> [PROBLEM DETAILS]
Scan the material for "wrap". Copy every line it appears in.

◇ ◇ ◇ ◇ ◇

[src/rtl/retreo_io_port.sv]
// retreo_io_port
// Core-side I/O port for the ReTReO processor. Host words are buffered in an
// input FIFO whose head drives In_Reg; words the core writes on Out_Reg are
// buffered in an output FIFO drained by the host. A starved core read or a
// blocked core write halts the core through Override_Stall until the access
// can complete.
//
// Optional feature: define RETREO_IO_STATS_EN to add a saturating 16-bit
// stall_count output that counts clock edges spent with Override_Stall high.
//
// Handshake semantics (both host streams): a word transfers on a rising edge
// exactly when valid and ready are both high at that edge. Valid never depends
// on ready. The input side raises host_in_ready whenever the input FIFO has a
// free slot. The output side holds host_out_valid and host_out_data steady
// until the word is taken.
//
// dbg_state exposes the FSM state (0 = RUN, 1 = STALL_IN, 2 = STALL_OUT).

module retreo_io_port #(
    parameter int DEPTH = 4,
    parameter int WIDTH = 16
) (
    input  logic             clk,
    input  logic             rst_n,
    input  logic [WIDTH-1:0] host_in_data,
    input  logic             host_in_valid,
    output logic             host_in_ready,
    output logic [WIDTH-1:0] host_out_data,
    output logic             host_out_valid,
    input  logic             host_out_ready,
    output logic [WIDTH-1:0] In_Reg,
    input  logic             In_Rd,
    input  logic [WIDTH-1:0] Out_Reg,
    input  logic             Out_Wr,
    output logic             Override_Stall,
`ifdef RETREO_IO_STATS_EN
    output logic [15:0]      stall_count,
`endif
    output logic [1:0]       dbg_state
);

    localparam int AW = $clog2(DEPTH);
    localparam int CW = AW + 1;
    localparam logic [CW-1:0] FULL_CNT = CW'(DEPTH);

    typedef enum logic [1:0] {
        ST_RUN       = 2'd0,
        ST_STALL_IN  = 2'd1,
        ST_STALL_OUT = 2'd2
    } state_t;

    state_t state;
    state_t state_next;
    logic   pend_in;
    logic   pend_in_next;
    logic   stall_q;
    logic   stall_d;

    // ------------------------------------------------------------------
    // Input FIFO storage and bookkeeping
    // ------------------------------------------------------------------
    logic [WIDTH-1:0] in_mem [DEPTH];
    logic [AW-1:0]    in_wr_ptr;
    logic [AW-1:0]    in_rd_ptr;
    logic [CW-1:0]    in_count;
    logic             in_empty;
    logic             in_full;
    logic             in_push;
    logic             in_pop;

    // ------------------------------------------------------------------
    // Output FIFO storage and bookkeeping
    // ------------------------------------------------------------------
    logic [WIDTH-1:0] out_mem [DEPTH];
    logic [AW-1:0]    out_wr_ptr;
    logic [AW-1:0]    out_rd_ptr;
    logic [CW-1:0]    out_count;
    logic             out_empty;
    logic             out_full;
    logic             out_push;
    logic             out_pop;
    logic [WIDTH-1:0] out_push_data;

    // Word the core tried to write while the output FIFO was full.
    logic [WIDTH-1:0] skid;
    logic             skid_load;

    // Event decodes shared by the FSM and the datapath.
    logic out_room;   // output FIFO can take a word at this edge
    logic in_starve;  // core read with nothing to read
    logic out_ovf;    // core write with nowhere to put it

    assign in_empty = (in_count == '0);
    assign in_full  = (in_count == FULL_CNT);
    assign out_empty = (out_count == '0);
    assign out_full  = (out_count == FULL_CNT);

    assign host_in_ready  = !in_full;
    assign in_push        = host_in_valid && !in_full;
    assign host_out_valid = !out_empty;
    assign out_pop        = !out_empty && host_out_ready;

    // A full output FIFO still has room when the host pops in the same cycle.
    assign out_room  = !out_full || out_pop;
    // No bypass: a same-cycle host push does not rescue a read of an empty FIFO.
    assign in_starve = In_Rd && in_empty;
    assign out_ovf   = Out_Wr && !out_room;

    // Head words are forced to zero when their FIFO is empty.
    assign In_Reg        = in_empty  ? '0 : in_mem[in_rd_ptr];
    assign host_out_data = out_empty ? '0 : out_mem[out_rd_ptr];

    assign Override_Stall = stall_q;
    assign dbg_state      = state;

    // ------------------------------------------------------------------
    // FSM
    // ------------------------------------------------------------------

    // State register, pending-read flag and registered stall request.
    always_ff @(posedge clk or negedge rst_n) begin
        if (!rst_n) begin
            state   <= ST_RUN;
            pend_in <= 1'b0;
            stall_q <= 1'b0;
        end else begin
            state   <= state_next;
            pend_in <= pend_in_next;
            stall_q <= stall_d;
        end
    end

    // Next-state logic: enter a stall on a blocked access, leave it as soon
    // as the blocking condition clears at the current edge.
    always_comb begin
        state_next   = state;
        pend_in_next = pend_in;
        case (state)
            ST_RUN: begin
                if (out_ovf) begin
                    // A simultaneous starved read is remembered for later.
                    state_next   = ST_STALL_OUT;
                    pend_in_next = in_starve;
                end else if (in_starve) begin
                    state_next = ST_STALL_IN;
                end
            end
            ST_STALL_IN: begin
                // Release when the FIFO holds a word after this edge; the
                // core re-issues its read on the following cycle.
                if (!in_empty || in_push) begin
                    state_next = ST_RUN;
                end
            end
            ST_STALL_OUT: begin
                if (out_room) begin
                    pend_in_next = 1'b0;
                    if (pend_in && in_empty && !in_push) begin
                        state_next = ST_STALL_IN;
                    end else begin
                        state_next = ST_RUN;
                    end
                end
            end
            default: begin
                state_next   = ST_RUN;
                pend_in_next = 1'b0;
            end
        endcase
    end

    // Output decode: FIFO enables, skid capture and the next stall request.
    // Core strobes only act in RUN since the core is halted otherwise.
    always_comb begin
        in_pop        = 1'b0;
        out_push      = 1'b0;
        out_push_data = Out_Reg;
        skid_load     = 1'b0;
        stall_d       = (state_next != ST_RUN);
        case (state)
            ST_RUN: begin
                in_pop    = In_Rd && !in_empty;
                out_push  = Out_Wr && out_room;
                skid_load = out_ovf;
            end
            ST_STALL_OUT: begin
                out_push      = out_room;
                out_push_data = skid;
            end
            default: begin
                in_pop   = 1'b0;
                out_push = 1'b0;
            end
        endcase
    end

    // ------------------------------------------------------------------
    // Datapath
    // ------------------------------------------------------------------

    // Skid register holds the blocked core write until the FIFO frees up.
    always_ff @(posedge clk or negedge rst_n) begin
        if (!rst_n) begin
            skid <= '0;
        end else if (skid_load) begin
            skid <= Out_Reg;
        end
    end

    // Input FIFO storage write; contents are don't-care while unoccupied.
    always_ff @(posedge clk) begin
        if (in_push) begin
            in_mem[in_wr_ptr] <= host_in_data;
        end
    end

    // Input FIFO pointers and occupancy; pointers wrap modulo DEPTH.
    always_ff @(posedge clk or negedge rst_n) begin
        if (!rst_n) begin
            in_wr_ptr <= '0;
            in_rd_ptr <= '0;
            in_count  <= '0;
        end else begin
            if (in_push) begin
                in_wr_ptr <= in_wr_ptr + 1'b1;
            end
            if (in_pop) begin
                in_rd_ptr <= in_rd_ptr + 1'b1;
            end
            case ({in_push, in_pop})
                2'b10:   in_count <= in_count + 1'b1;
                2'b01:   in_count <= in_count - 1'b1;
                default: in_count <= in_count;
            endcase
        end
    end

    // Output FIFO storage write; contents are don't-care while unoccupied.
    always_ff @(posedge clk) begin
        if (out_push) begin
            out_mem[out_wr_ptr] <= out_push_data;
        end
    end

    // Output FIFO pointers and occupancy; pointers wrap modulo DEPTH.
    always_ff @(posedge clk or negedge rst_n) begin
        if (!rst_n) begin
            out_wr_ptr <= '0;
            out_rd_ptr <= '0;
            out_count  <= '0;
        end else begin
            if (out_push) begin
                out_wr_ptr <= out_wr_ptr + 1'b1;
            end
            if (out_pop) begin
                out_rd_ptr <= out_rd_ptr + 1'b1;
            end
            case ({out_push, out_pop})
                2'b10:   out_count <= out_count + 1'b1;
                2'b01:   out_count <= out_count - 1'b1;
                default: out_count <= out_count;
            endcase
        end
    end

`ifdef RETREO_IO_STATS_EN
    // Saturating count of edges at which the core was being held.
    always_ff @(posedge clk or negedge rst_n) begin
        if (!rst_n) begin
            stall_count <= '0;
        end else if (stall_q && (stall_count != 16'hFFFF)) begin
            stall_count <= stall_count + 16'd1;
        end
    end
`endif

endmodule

◇ ◇ ◇ ◇ ◇

> [TASK RESPONSE]
    // Input FIFO pointers and occupancy; pointers wrap modulo DEPTH.
    // Output FIFO pointers and occupancy; pointers wrap modulo DEPTH.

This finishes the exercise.